BLOCK-ID cancer research

BLOCK-ID cancer research

BLOCK-ID: New Technique Finds Treatment Targets in Hard-to-Treat Cancers

When cancer is difficult to control, it’s often because the cancer cells have learned how to survive under intense stress. Even when their DNA is damaged or unstable — a situation that would normally cause a healthy cell to stop dividing or die — these cancer cells find ways to keep going.

This ability to survive under pressure is one reason some cancers become aggressive, resistant to treatment, or quick to return after therapy. Understanding how cancer cells manage this stress is a major focus of modern cancer research.

Researchers at Winship Cancer Institute of Emory University have now developed a powerful new research tool that helps explain how certain cancers adapt and survive under these extreme conditions. While this discovery is not a treatment yet, it offers important clues that may eventually lead to new targeted therapies for cancers that currently have limited options.

Why DNA copying matters in cancer

Every time a cell divides, it must make an exact copy of its DNA. In healthy cells, this process is carefully regulated to prevent mistakes. But in cancer cells, DNA copying often becomes chaotic.

DNA is copied at structures called replication forks, which are Y-shaped points where the DNA strands separate so new copies can be made. In many cancers, these replication forks frequently slow down, stall, or collapse. When this happens repeatedly, it creates DNA replication stress.

Replication stress is a double-edged sword. On one hand, it causes DNA damage and genetic instability — changes that can drive cancer growth and spread. On the other hand, cancer cells that learn how to survive replication stress gain a powerful advantage, allowing them to adapt, resist treatments, and continue dividing despite severe internal damage.

Many aggressive cancers exist in a constant state of replication stress. Understanding how they tolerate this stress — and which proteins help them survive it — is critical for finding new ways to disrupt cancer growth.

What is BLOCK-ID?

To better understand what happens when DNA is under stress or damage, researchers developed a new laboratory technique called BLOCK-ID, an Emory technique (short for biotinylation of lac operator array replication stress protein network identification).

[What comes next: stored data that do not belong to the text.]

[src/verilog/axi_rd_pkg.sv]
package axi_rd_pkg;

   // Bus and request widths
   localparam int AXI_ADDR_W = 32;
   localparam int AXI_DATA_W = 32;
   localparam int OFFSET_W   = 2;    // Byte lanes in a word
   localparam int AXI_LEN_W  = 8;
   localparam int LEN_W      = 12;   // Request length in bytes, up to 4095

   // Burst limits
   localparam int MAX_BEATS = 16;
   localparam int PAGE_W    = 12;    // 4 KB page

   // Constant AR channel fields
   localparam logic [2:0] AXI_SIZE_WORD  = 3'b010;   // 4 bytes per beat
   localparam logic [1:0] AXI_BURST_INCR = 2'b01;
   localparam logic [3:0] AXI_CACHE_DEF  = 4'h2;     // Normal non-cacheable
   localparam logic [2:0] AXI_PROT_DEF   = 3'b010;

   // Request sequencer states
   typedef enum logic [1:0] {
      ST_IDLE,
      ST_PLAN,
      ST_ADDR,
      ST_DATA
   } rd_state_e;

endpackage

[src/verilog/axi_rd_align.sv]
`timescale 1ns/10ps

module axi_rd_align (
   input  logic                              clk_i,
   input  logic                              rst_i,

   input  logic                              xfer_start_i,
   input  logic [axi_rd_pkg::OFFSET_W-1:0]   offset_i,
   input  logic [axi_rd_pkg::LEN_W-1:0]      len_i,

   input  logic                              beat_i,
   input  logic                              beat_last_burst_i,
   input  logic [axi_rd_pkg::AXI_DATA_W-1:0] rdata_i,

   output logic [axi_rd_pkg::AXI_DATA_W-1:0] rd_data_o,
   output logic                              rd_valid_o,
   output logic                              rd_last_o,
   output logic                              empty_o
);

   import axi_rd_pkg::*;

   logic [OFFSET_W-1:0]     offset_q;
   logic [LEN_W-1:0]        words_q;    // Client words still to emit
   logic [LEN_W-1:0]        bytes_q;    // Request bytes not yet emitted
   logic                    first_q;
   logic                    flush_q;
   logic                    rd_valid_q;
   logic                    rd_last_q;
   logic [AXI_DATA_W-1:0]   prev_q;
   logic [AXI_DATA_W-1:0]   rd_data_q;

   logic [LEN_W:0]          len_round;
   logic                    emit_beat;
   logic                    emit_flush;
   logic                    emit;
   logic [AXI_DATA_W-1:0]   hi_word;
   logic [2*AXI_DATA_W-1:0] joined;
   logic [AXI_DATA_W-1:0]   word;

   assign len_round = {1'b0, len_i} + (LEN_W+1)'((1 << OFFSET_W) - 1);

   // With an offset the first beat holds only part of word 0
   assign emit_beat  = beat_i && (words_q != '0) && !(first_q && (offset_q != '0));
   assign emit_flush = flush_q && (words_q != '0);   // Tail bytes of the last beat
   assign emit       = emit_beat || emit_flush;

   assign hi_word = emit_flush ? '0 : rdata_i;
   assign joined  = {hi_word, prev_q} >> {offset_q, 3'b000};

   always_comb begin
      word = (offset_q == '0) ? rdata_i : joined[AXI_DATA_W-1:0];
      for (int b = 0; b < AXI_DATA_W / 8; b++) begin
         if (LEN_W'(b) >= bytes_q) begin
            word[b*8 +: 8] = 8'h00;   // Past the requested length
         end
      end
   end

   always_ff @(posedge clk_i or posedge rst_i) begin
      if (rst_i) begin
         offset_q   <= '0;
         words_q    <= '0;
         bytes_q    <= '0;
         first_q    <= 1'b0;
         flush_q    <= 1'b0;
         rd_valid_q <= 1'b0;
         rd_last_q  <= 1'b0;
      end else begin
         rd_valid_q <= emit;
         rd_last_q  <= emit && (words_q == LEN_W'(1));
         flush_q    <= beat_i && beat_last_burst_i;
         if (beat_i) begin
            first_q <= 1'b0;
         end
         if (xfer_start_i) begin
            offset_q <= offset_i;
            words_q  <= LEN_W'(len_round[LEN_W:OFFSET_W]);
            bytes_q  <= len_i;
            first_q  <= 1'b1;
         end else if (emit) begin
            words_q <= words_q - LEN_W'(1);
            if (bytes_q > LEN_W'(AXI_DATA_W / 8)) begin
               bytes_q <= bytes_q - LEN_W'(AXI_DATA_W / 8);
            end else begin
               bytes_q <= '0;
            end
         end
      end
   end

   always_ff @(posedge clk_i) begin
      if (beat_i) begin
         prev_q <= rdata_i;
      end
      if (emit) begin
         rd_data_q <= word;
      end
   end

   assign rd_data_o  = rd_data_q;
   assign rd_valid_o = rd_valid_q;
   assign rd_last_o  = rd_last_q;
   assign empty_o    = (words_q == '0);

   // Stream stays quiet after its last word until a new request starts
   a_no_word_after_last: assert property (
      @(posedge clk_i) disable iff (rst_i)
      rd_last_o && !xfer_start_i |=> (!rd_valid_o until xfer_start_i)
   );

endmodule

In simpler terms, BLOCK-ID allows scientists to:

  • Create stress in a cancer cell’s DNA on purpose.
  • They then watch how cancer cells respond to that stress.
  • This helps researchers see which proteins cancer cells use to survive.

This Emory technique solves a long-standing challenge in cancer research. Until now, it has been extremely difficult to identify which proteins are involved at replication forks during stress. BLOCK-ID provides a detailed and precise way to map the protein networks cancer cells rely on to survive.

A key discovery: TRIM24 and other proteins

Using BLOCK-ID, researchers identified multiple proteins that appear at stressed replication forks. One protein, called TRIM24, stood out as particularly important.

The team then applied this discovery to a specific cancer survival mechanism known as Alternative Lengthening of Telomeres (ALT).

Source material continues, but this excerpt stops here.